Task statement >>
From the material below, copy each line that holds the word "group".

Data extract >>
<file path="src/rtl/pa_spsram_256x4_ctrl.sv">
// Valid/ready front end for a 256x4 single-port SRAM macro with a 1-entry read response hold buffer.
// Define PA_SPSRAM_CTRL_INIT_EN to add a post-reset sweep that writes INIT_VAL to every entry.
module pa_spsram_256x4_ctrl #(
    parameter int                    ADDR_WIDTH = 8,
    parameter int                    DATA_WIDTH = 4,
    parameter logic [DATA_WIDTH-1:0] INIT_VAL   = '0
) (
    input  logic                  forever_cpuclk,
    input  logic                  cpurst,
    input  logic                  req_vld,
    output logic                  req_rdy,
    input  logic                  req_wr,
    input  logic [ADDR_WIDTH-1:0] req_addr,
    input  logic [DATA_WIDTH-1:0] req_wdata,
    input  logic [DATA_WIDTH-1:0] req_wmask,
    output logic                  rsp_vld,
    input  logic                  rsp_rdy,
    output logic [DATA_WIDTH-1:0] rsp_rdata,
    output logic                  init_done,
    output logic [ADDR_WIDTH-1:0] sram_a,
    output logic                  sram_cen,
    output logic                  sram_gwen,
    output logic [DATA_WIDTH-1:0] sram_wen,
    output logic [DATA_WIDTH-1:0] sram_d,
    input  logic [DATA_WIDTH-1:0] sram_q
);

    logic                  run;
    logic                  init_act;
    logic [ADDR_WIDTH-1:0] init_addr;
    logic                  rd_pend;
    logic                  hold_vld;
    logic [DATA_WIDTH-1:0] hold_q;
    logic                  rd_ok;
    logic                  wr_xfer;
    logic                  rd_xfer;

`ifdef PA_SPSRAM_CTRL_INIT_EN
    typedef enum logic {ST_INIT, ST_RUN} state_t;

    state_t                state;
    logic [ADDR_WIDTH-1:0] cnt;

    always_ff @(posedge forever_cpuclk or posedge cpurst) begin
        if (cpurst) begin
            state <= ST_INIT;
            cnt   <= '0;
        end else if (state == ST_INIT) begin
            cnt <= cnt + 1'b1;
            if (cnt == '1)
                state <= ST_RUN;
        end
    end

    assign run       = (state == ST_RUN) & ~cpurst;
    assign init_act  = (state == ST_INIT) & ~cpurst;
    assign init_addr = cnt;
`else
    assign run       = ~cpurst;
    assign init_act  = 1'b0;
    assign init_addr = '0;
`endif

    // Only one read may be in flight: a new read waits until the previous one can drain.
    assign rd_ok     = ~hold_vld & ~(rd_pend & ~rsp_rdy);
    assign req_rdy   = run & (req_wr | rd_ok);
    assign wr_xfer   = req_vld & req_rdy & req_wr;
    assign rd_xfer   = req_vld & req_rdy & ~req_wr;
    assign init_done = run;

    always_comb begin
        sram_cen  = 1'b1;
        sram_gwen = 1'b1;
        sram_wen  = '1;
        sram_a    = '0;
        sram_d    = '0;
        if (init_act) begin
            sram_cen  = 1'b0;
            sram_gwen = 1'b0;
            sram_wen  = '0;
            sram_a    = init_addr;
            sram_d    = INIT_VAL;
        end else if (wr_xfer) begin
            sram_cen  = 1'b0;
            sram_gwen = 1'b0;
            sram_wen  = ~req_wmask;
            sram_a    = req_addr;
            sram_d    = req_wdata;
        end else if (rd_xfer) begin
            sram_cen  = 1'b0;
            sram_a    = req_addr;
        end
    end

    // Macro Q is only valid for one cycle, so a stalled response is parked in hold_q.
    always_ff @(posedge forever_cpuclk or posedge cpurst) begin
        if (cpurst) begin
            rd_pend  <= 1'b0;
            hold_vld <= 1'b0;
            hold_q   <= '0;
        end else begin
            rd_pend <= rd_xfer;
            if (rd_pend && !rsp_rdy) begin
                hold_vld <= 1'b1;
                hold_q   <= sram_q;
            end else if (hold_vld && rsp_rdy) begin
                hold_vld <= 1'b0;
            end
        end
    end

    assign rsp_vld   = hold_vld | rd_pend;
    assign rsp_rdata = cpurst ? '0 : (hold_vld ? hold_q : sram_q);

endmodule
</file>
<file path="config.mk">
export PLATFORM = sky130hd
export DESIGN_NAME = pa_spsram_256x4_ctrl
export DESIGN_NICKNAME = d
export VERILOG_FILES = /design/src/rtl/pa_spsram_256x4_ctrl.sv
export SDC_FILE = /design/constraint.sdc
export NUM_CORES = 1
export LEC_CHECK = 0
export CORE_MARGIN = 2
export CORE_UTILIZATION = 27
export DETAILED_ROUTE_END_ITERATION = 12
export MAX_ROUTING_LAYER = met4
export PLACE_DENSITY = 0.76
export SLEW_MARGIN = 40
export SYNTH_ARGS = -nofsm -noshare
export SYNTH_HDL_FRONTEND = slang
export SYNTH_SLANG_ARGS = --single-unit
</file>
<file path="constraint.sdc">
create_clock -name forever_cpuclk -period 1.55 [get_ports forever_cpuclk]
set_clock_uncertainty 0.15 [all_clocks]
set_input_delay 0.31 -clock forever_cpuclk [delete_from_list [all_inputs] [get_ports forever_cpuclk]]
set_output_delay 0.31 -clock forever_cpuclk [all_outputs]
set_load 0.005 [all_outputs]
</file>
==> Word level (Yosys, flattened, before mapping) <==
Cells that the tools add are included.
{ "totals": {"reg_bits": 6, "inputBits": 25, "out_inout_bits": 25, "elab_cells": 32} }
{ "op_classes": {"muxes": 11, "bitwise": 14, "n_reduce_logical": 4} }
{ "ops": {"columns": ["cell", "count"], "rows": [
  ["$mux W4", 4],
  ["$mux W8", 2],
  ["$and A1 B1 Y1", 6],
  ["$mux W1", 5],
  ["$not A1 Y1", 5],
  ["$not A4 Y4", 1],
  ["$logic_and A1 B1 Y1", 2],
  ["$or A1 B1 Y1", 2],
  ["$reduce_bool A2 Y1", 1],
  ["$logic_not A1 Y1", 1]
]} }

==> Logic depth before layout (Yosys ltp) <==
Gate-level depths: netlist of the first run.
{ "logic_depth": {"depth_word": 10, "depth_mapped": 4, "ltp_nobuf": 3} }

==> Worst setup path before layout of the first run <==
No wires, ideal clock.
{ "synth_path": {"kind": "reg-to-output", "startpoint": "reg rd_pend", "endpoint": "out sram_a[0]", "t_arrival_ns": 0.924, "required_ns": 1.090, "setup_slack_ns": 0.166, "path_stages_with_launch": 5, "path_buffers": 1, "cell_sequence": "dfrtp_1 > nor2b_4 > buf_6 > o21bai_4 > and3_1"} }
{ "synth_via": {"elab_chain_cells": 9, "elab_cells_between_ends": 10, "cone_classes": "mux (2); bitwise (8)"} }
{ "synth_lines": {"columns": ["element", "line_no", "rtl"], "rows": [
  ["start: declaration", "31", "logic rd_pend;"],
  ["start signal: assignment", "102", "rd_pend <= rd_xfer;"],
  ["$and A1 B1 Y1 (*)", "65", "assign rd_ok = ~hold_vld & ~(rd_pend & ~rsp_rdy);"],
  ["$not A1 Y1 (*)", "65", null],
  ["$and A1 B1 Y1 (*)", "65", null],
  ["$or A1 B1 Y1 (*)", "66", "assign req_rdy = run & (req_wr | rd_ok);"],
  ["$and A1 B1 Y1 (*)", "66", null],
  ["$and A1 B1 Y1 (*)", "67, 68", null],
  ["$and A1 B1 Y1", "68", "assign rd_xfer = req_vld & req_rdy & ~req_wr;"],
  ["$mux W8", "89", "end else if (rd_xfer) begin"],
  ["$mux W8 (*)", "83", "end else if (wr_xfer) begin"],
  ["end: declaration", "20", "output logic [ADDR_WIDTH-1:0] sram_a,"]
]} }
Every way passes the cells marked *; elsewhere a longest branch is shown, timed or not.

==> Worst setup path in the final report of the first run <==
{ "layout_path": {"startpoint": "reg rd_pend", "endpoint": "out sram_a[3]"} }
Same word-level chain as after synthesis.

==> impl_metrics.ini, run 1 <==
[floorplan]
die_w_um = 44.9
rows = 14
io_pins = 50
core_mm2 = 0.00154
start_util = 0.293
dieHeight_um = 44.9
die-area_mm2 = 0.00202

[finish]
drive_gt1_frac = 0.532
syn_to_final_growth_pct = 133
layout.nets = 138
nFillCells = 139
diodes = 0
fin_util = 0.683

[job]
cap_violations = 0

[clock_tree]
root_buffer = clkbuf_4
clock_sinks = 6
clkTransAtPathRegs_ns = 0.05
htree_levels = 1
worstSkewPairLatency_ns = 0.24
cts_tree = yes
cts_buffers = 3
clockBufferDepth = 2

[synthesis]
syn-cell-area_um2 = 452
syn_avg_cell_area_um2 = 9.41
synth.net_count = 73
yosysSeqAreaShare = 0.332
syn_inst = 48
synth-seq-cells = 6
synth_cell_types = 17
ys_warn_count = 0

[timing]
finalCritPeriodShare = 1.10
max_freq_mhz = 587
setup_viol = 15
hold_viol = 0
setup_tns_ns = -1.32
hold_ws_ns = 0.0376
period_minus_slack_ns = 1.70
setup_slack_ns = -0.152
grt_setup_unrepaired = yes
max_slew_margin = 0.759
final-max-slew-violation-count = 0
worstMarginPinSlew_ns = 0.356

[route]
postRouteAntennaNets = 0
wl_mm = 1.81
route.detailed.drc = 0
vias = 600
viasPerCell = 4.72
wl_per_cell_um = 14.2
dr.pass1.iters = 4
drt_iter0_drc = 3

[status]
failed_checks = negative setup slack
status = finished with violations

[power_and_ir_drop]
p_comb_frac = 0.397
power_mw = 0.568
power_density_mw_per_mm2 = 540
switching_share = 0.251
clock_power_share = 0.253
p_sw_mw = 0.143
intPower_mw = 0.426
leakage_nw = 0.529
vdd_ir_drop_max_mv = 0.418
power_frac_seq = 0.351

[worst_setup_path]
r2r_setup_slack_ns = 0.23
startpoint = rd_pend
required_ns = 1.09
crit_type = flop to primary output
arrival_ns = 1.24
crit_fanout = 5
cp-end-kind = primary output
worstSetupStartpointType = flop
reg2reg_depth = 3
reg2reg_from = rd_pend
r2r_end = hold_q[3]

[grt]
antenna_found_initial = 0
grtUsageTotal = 0.200
grt_max_degree = 8
grt_overflow = 0
grt_pass1_wl_mm = 2.74
grt_pass1_vias = 580

[placed_design]
gp_congestion = 0.678
port_buffers = 49
dp_hpwl_mm = 1.36
pre_cts_ws_ns = -0.732

[hold_path]
min_path_type = primary input to asynchronous set/reset pin
synth_stat cells, drive strengths merged:
library cell,number,area share
nor2,4,0.033
and2,2,0.028
mux2i,4,0.089
nor4b,1,0.019
o21bai,1,0.042
dfrtp,6,0.33
nand2,5,0.042
nor2b,2,0.050
or2,1,0.014
mux2,4,0.10
buf,3,0.053
and2b,1,0.017
inv,2,0.017
and3,12,0.17
what timing repair did:
item                       CTS  global route
buffers inserted             4             0
pin swaps                   14            10
cloned                       1             0
setup endpoints to repair   25            21
hold buffers                 0             0
resized for setup          126             8
layer usage:
| metal | global-route usage | vias to the layer above | routed length [um] |
|---|---|---|---|
| met5 | - | - | 0 |
| met4 | 0.0882 | 0 | 28 |
| met3 | 0.0520 | 3 | 220 |
| met2 | 0.330 | 39 | 817 |
| met1 | 0.228 | 264 | 741 |
| li1 | - | 294 | - |
critical path, cell delays in order (launching register included):
cell	delay [ns]
dfrtp_1	0.36
nor2b_4	0.15
o21bai_4	0.19
and3_4	0.21
buf_6	0.09
per-stage QoR:
stage	cell area [um^2]	cells
2_1_floorplan	452	48
3_3_place_gp	1010	119
3_5_place_dp	1010	119
4_1_cts	1020	127
5_1_grt	1050	127
6_report	1050	127
cell usage in the layout, fill, tap and decap left out, drive strengths merged:
cell / synthesis / layout
buf: 3 / 39
clkdlybuf4s50: 0 / 20
and3: 12 / 12
dfrtp: 6 / 6
nand2: 5 / 5
mux2: 4 / 4
mux2i: 4 / 4
nor2: 4 / 4
clkbuf: 0 / 3
dlygate4sd2: 0 / 3
nor2b: 2 / 2
o21bai: 1 / 2
inv: 2 / 2
and2: 2 / 2
nor4b: 1 / 1
or2: 1 / 1
and2b: 1 / 1
flip-flops by register name, indices dropped and copies added (netlist names):
register,flops
rd_pend,1
hold_vld,1
hold_q,4
cells by family after synthesis:
group	share of synthesized area
and+or+nand+nor	0.368
muxes	0.188
DFF	0.332
buffers and inverters	0.0693
AOI/OAI and AO/OA	0.0416
cell type report:
class,instances,area [um^2],area share
flip-flops and latches,6,151,0.144
inverters,2,7.51,0.00713
well taps,16,20.0,0.0190
repair buffers,62,531,0.504
clock buffers,3,22.5,0.0214
multi-input cells,38,322,0.305
power by group through the flow:
stage / Combinational [mW] / Clock (mW) / Sequential (mW)
4_1_cts: 0.220 / 0.155 / 0.200
2_1_floorplan: 0.0772 / 0 / 0.197
6_report: 0.226 / 0.144 / 0.199
3_5_place_dp: 0.218 / 0 / 0.202
5_1_grt: 0.245 / 0.157 / 0.203
3_3_place_gp: 0.214 / 0 / 0.200
worst max path at each step:
| stage | end | cells after the start | slack (ns) |
|---|---|---|---|
| floorplan | sram_a[0] | 4 | 0.17 |
| global placement | sram_wen[0] | 6 | -0.70 |
| detailed placement | sram_wen[0] | 6 | -0.73 |
| CTS | sram_a[2] | 4 | -0.16 |
| global route | sram_a[6] | 4 | -0.22 |
| finish | sram_a[3] | 4 | -0.15 |
No activity file was read; power rests on OpenSTA's default activity.
==> run 2, diff against run 1 <==
- clock period: 1.55 -> 1.85 ns (I/O delays scaled with it)
==> run 2 against run 1 <==
  * The flow now finishes without violations
  * Via count fell by 0.83%
  * Count of clock-buffer cells in the layout unchanged
  * Sequential power fell by 16%
  * Sequential cell count unchanged
  * Register-to-register slack improved by 0.28 ns
  * Die area is the same
  * Design area down 2.3%
  * Wire length decreased by 1.3%
  * First-iteration DRC count rose to 3.0 times the previous value
  * Non-clock buffer count is 1 higher
  * Largest cell class unchanged
==> impl_metrics.ini, run 2 (synthesis results as in run 1) <==
[clock_tree]
worstSkewPairLatency_ns = 0.24
clock_sinks = 6
root_buffer = clkbuf_4
clockBufferDepth = 2
cts_buffers = 3
htree_levels = 1
cts_hold_buf = 0
clkTransAtPathRegs_ns = 0.05
cts_tree = yes

[route]
route.detailed.drc = 0
vias = 595
wl_per_cell_um = 13.9
viasPerCell = 4.65
postRouteAntennaNets = 0
dr.pass1.iters = 2
drt_iter0_drc = 9
wl_mm = 1.78

[finish]
largest_register = hold_q
reg.largest.list = hold_q: 4 flops, hold_vld: 1 flops, rd_pend: 1 flops
nFillCells = 143
drive_gt1_frac = 0.420
stdcell_area_mm2 = 0.00103
largest_reg_flops = 4
syn_to_final_growth_pct = 128
stdcell_count = 128
mostFrequentLayoutCells = clkdlybuf4s50_1 (20), and3_1 (11), buf_4 (10), dlygate4sd2_1 (9)
diodes = 0
layout.nets = 139
mostFrequentLayoutCell = clkdlybuf4s50_1
fin_util = 0.668

[placed_design]
dp.cells = 119
dp_hpwl_mm = 1.36
place_area_mm2 = 0.00101
gp_congestion = 0.678
pre_cts_ws_ns = -0.552
port_buffers = 49

[worst_setup_path]
crit_fanout = 5
crit_type = flop to primary output
worstSetupStartpointType = flop
r2r_end = hold_q[3]
slowest_delay_ns = 0.40
cp-end-kind = primary output
reg2reg_from = rd_pend
startpoint = hold_vld
crit_family = flip-flops
worst-path-buf-inv = 2
cpMaxStageDelayCell = dfrtp_2
arrival_ns = 1.31
path_cells = buf_4 > o21bai_4 > and3_1 > clkdlybuf4s15_1
crit_cells = 4
reg2reg_depth = 3
required_ns = 1.33
r2r_setup_slack_ns = 0.51
setup.worst_path.end = sram_a[3]

[grt]
grt_max_degree = 8
grt_pass1_vias = 569
grt_pass1_wl_mm = 2.69
grtUsageTotal = 0.196
antenna_found_initial = 0
grt_overflow = 0

[power_and_ir_drop]
vdd_ir_drop_max_mv = 0.359
power_density_mw_per_mm2 = 455
power_mw = 0.468
leakage_nw = 0.529

[timing]
max_slew_margin = 0.764
finalCritPeriodShare = 0.991
worstMarginPinSlew_ns = 0.350
setup_slack_ns = 0.0174
final-max-slew-violation-count = 0
period_minus_slack_ns = 1.83
setup_viol = 0
grt_setup_unrepaired = yes
hold_viol = 0
hold_ws_ns = 0.120
max_freq_mhz = 546
setup_tns_ns = 0

[job]
cap_violations = 0

[floorplan]
start_util = 0.293
dieHeight_um = 44.9
rows = 14
core_mm2 = 0.00154
io_pins = 50
die-area_mm2 = 0.00202
die_w_um = 44.9

[hold_path]
min_path_type = primary input to asynchronous set/reset pin

[status]
status = complete, no violations
## run 2: changes by cell type in the layout (fill, tap and decap cells not counted), sizes merged
cell	delta
clkdlybuf4s15	+4
buf	-17
dlygate4sd2	+6
clkbuf	+8
## run 2: how the worst min path moves through the flow
stage | from | endpoint | slack, ns | depth (start not counted)
2_1_floorplan | cpurst | hold_q[0] | 0.03 | 1
3_3_place_gp | hold_q[2] | hold_q[2] | 0.34 | 1
3_5_place_dp | hold_q[0] | hold_q[0] | 0.35 | 1
4_1_cts | cpurst | hold_q[3] | 0.28 | 4
5_1_grt | cpurst | hold_q[3] | 0.16 | 4
6_report | cpurst | hold_q[3] | 0.12 | 4
## run 2: area by class of cell
class                           instances  area (um^2)  share of cell area
Timing Repair Buffer                   63          519               0.504
Multi-Input combinational cell         38          309               0.300
Sequential cell                         6          151               0.147
Clock buffer                            3         22.5              0.0219
Tap cell                               16         20.0              0.0194
Inverter                                2         7.51             0.00729
## run 2: per-layer routing
metal  GRT usage  wire length (um)
met2       0.313               813
met1       0.228               723
met5           -                 0
met4      0.0882                31
met3      0.0560               215
## run 2: tightest hold or removal path, stage by stage
cell      delay, ns
clkbuf_2       0.11
buf_4          0.15
inv_1          0.08
buf_4          0.13
## run 2: power by group
part	total [mW]	leakage [nW]	switching, mW	internal [mW]
Sequential	0.167	0.0737	0.0115	0.155
Clock	0.120	0.0138	0.0468	0.0733
Combinational	0.181	0.441	0.0591	0.122
## run 2: what timing repair did
action | 4_1_cts | 5_1_grt
pin swaps | 4 | 4
gates cloned | 1 | 0
resized for setup | 72 | 14
setup buffers | 4 | 1
setup endpoints to repair | 25 | 17
==> run 3, diff against run 2 <==
- GPL_TIMING_DRIVEN: default -> 0
==> run 3 against run 2 <==
  * Utilization rose by 0.16 points
  * Count of clock-buffer cells in the layout did not move
  * Hold slack improved by 0.14 ns
  * First-iteration DRC count fell by 56%
  * Clock power barely moved
  * Via count fell by 0.17%
  * Sequential cell count did not move
  * Critical path depth rose by 1
  * Register-to-register slack got worse by 0.04 ns
  * Largest cell class unchanged
  * Largest power group unchanged
==> impl_metrics.ini, run 3 (synthesis results as in run 1) <==
[placed_design]
port_buffers = 49
pre_cts_ws_ns = -0.660
gp_congestion = 0.648
place_area_um2 = 962
dp_hpwl_mm = 1.20
dp.cells = 113

[hold_path]
holdPathEnd = rd_pend
hp-start = req_wr
min_path_type = primary input to flop
hold_path_depth = 2

[grt]
grt_pass1_vias = 523
grtUsageTotal = 0.176
grt_max_degree = 9
grt_pass1_wl_mm = 2.44
antenna_found_initial = 0
grt_overflow = 0

[finish]
mostFrequentLayoutCell = clkdlybuf4s50_1
largest_reg_flops = 4
syn_to_final_growth_pct = 129
stdcell_count = 125
mostFrequentLayoutCells = clkdlybuf4s50_1 (21), buf_2 (11), and3_1 (10), dlygate4sd2_1 (10)
layout.nets = 136
nFillCells = 130
drive_gt1_frac = 0.376
fin_util = 0.670
reg.largest.list = hold_q: 4 flops, hold_vld: 1 flops, rd_pend: 1 flops
stdcell_area_mm2 = 0.00103
largest_register = hold_q
diodes = 0

[floorplan]
start_util = 0.293
die-area_mm2 = 0.00202
rows = 14
core_mm2 = 0.00154
io_pins = 50
dieHeight_um = 44.9
die_w_um = 44.9

[clock_tree]
htree_levels = 1
cts_tree = yes
worstSkewPairLatency_ns = 0.24
clkTransAtPathRegs_ns = 0.04
cts_buffers = 3
clock_sinks = 6
clockBufferDepth = 2
root_buffer = clkbuf_4

[timing]
finalCritPeriodShare = 0.994
grt_setup_unrepaired = yes
final-max-slew-violation-count = 0
hold_viol = 0
setup_slack_ns = 0.0104
hold_ws_ns = 0.263
setup_viol = 0
period_minus_slack_ns = 1.84
max_slew_margin = 0.824
max_freq_mhz = 544
worstMarginPinSlew_ns = 0.261

[power_and_ir_drop]
leakage_nw = 0.519
vdd_ir_drop_max_mv = 0.408
power_density_mw_per_mm2 = 449

[worst_setup_path]
arrival_ns = 1.32
slowest_delay_ns = 0.36
r2r_end = hold_q[1]
path_cells = nor2b_4 > buf_12 > o21bai_4 > and3_4 > buf_6
cp-end-kind = primary output
worstSetupStartpointType = flop
crit_type = flop to primary output
crit_cells = 5
cpMaxStageDelayCell = dfrtp_1
crit_fanout = 5
worst-path-buf-inv = 2
crit_family = flip-flops
reg2reg_depth = 4
required_ns = 1.33
r2r_setup_slack_ns = 0.47
reg2reg_from = rd_pend

[job]
cap_violations = 0

[route]
dr.pass1.iters = 3
drt_iter0_drc = 4
wl_per_cell_um = 14.0
wl_mm = 1.76
vias = 594
postRouteAntennaNets = 0
route.detailed.drc = 0
viasPerCell = 4.75

[status]
status = complete, no violations
[run 3: cell count changes in the layout (fill, tap and decap cells not counted), sizes merged]
cell,delta
buf,+1
dlygate4sd3,+1
clkbuf,-5
clkdlybuf4s50,+1
dlygate4sd2,+1
clkdlybuf4s15,-2
[run 3: stage by stage]
stage	setup TNS, ns	power [mW]
CTS	-0.0128	0.473
detailed placement	-12.46	0.339
finish	0	0.464
global placement	-12.45	0.337
global route	-0.254	0.497
floorplan	0	0.229
[run 3: where the power goes]
| part | switching (mW) | leakage (nW) | total [mW] | internal (mW) |
|---|---|---|---|---|
| clock | 0.0475 | 0.0138 | 0.121 | 0.0734 |
| combinational | 0.0581 | 0.430 | 0.178 | 0.120 |
| sequential | 0.0103 | 0.0753 | 0.165 | 0.155 |
| total | 0.116 | 0.519 | 0.464 | 0.348 |
[run 3: per-layer routing]
metal	vias to the layer above	wire [um]	track usage
met4	0	8	0.0882
met2	36	808	0.278
li1	292	-	-
met3	2	197	0.0520
met1	264	742	0.201
met5	-	0	-
[run 3: cell type report]
class | count | area (um^2) | share of cell area
Timing Repair Buffer | 58 | 500 | 0.485
Multi-Input combinational cell | 38 | 307 | 0.297
Sequential cell | 6 | 150 | 0.145
Clock buffer | 3 | 22.5 | 0.0218
Buffer | 2 | 22.5 | 0.0218
Tap cell | 16 | 20.0 | 0.0194
Inverter | 2 | 10.0 | 0.00970
[run 3: repair_timing]
| item | in CTS | in global routing |
|---|---|---|
| buffers inserted | 7 | 0 |
| setup endpoints to repair | 25 | 12 |
| pin swaps | 4 | 5 |
| resized for setup | 80 | 10 |
| gates cloned | 2 | 0 |
| hold endpoints to repair | 0 | 6 |
| hold buffers | 0 | 1 |
[run 3: worst max path at each step]
stage	slack, ns	endpoint	start
3_5_place_dp	-0.66	sram_d[0]	cpurst
2_1_floorplan	0.41	sram_a[0]	rd_pend
5_1_grt	-0.06	sram_a[1]	rd_pend
3_3_place_gp	-0.66	sram_a[2]	cpurst
6_report	0.01	sram_a[5]	rd_pend
4_1_cts	-0.01	sram_a[2]	rd_pend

Solution to the exercise >>
group	share of synthesized area
power by group through the flow:
## run 2: power by group
  * Largest power group unchanged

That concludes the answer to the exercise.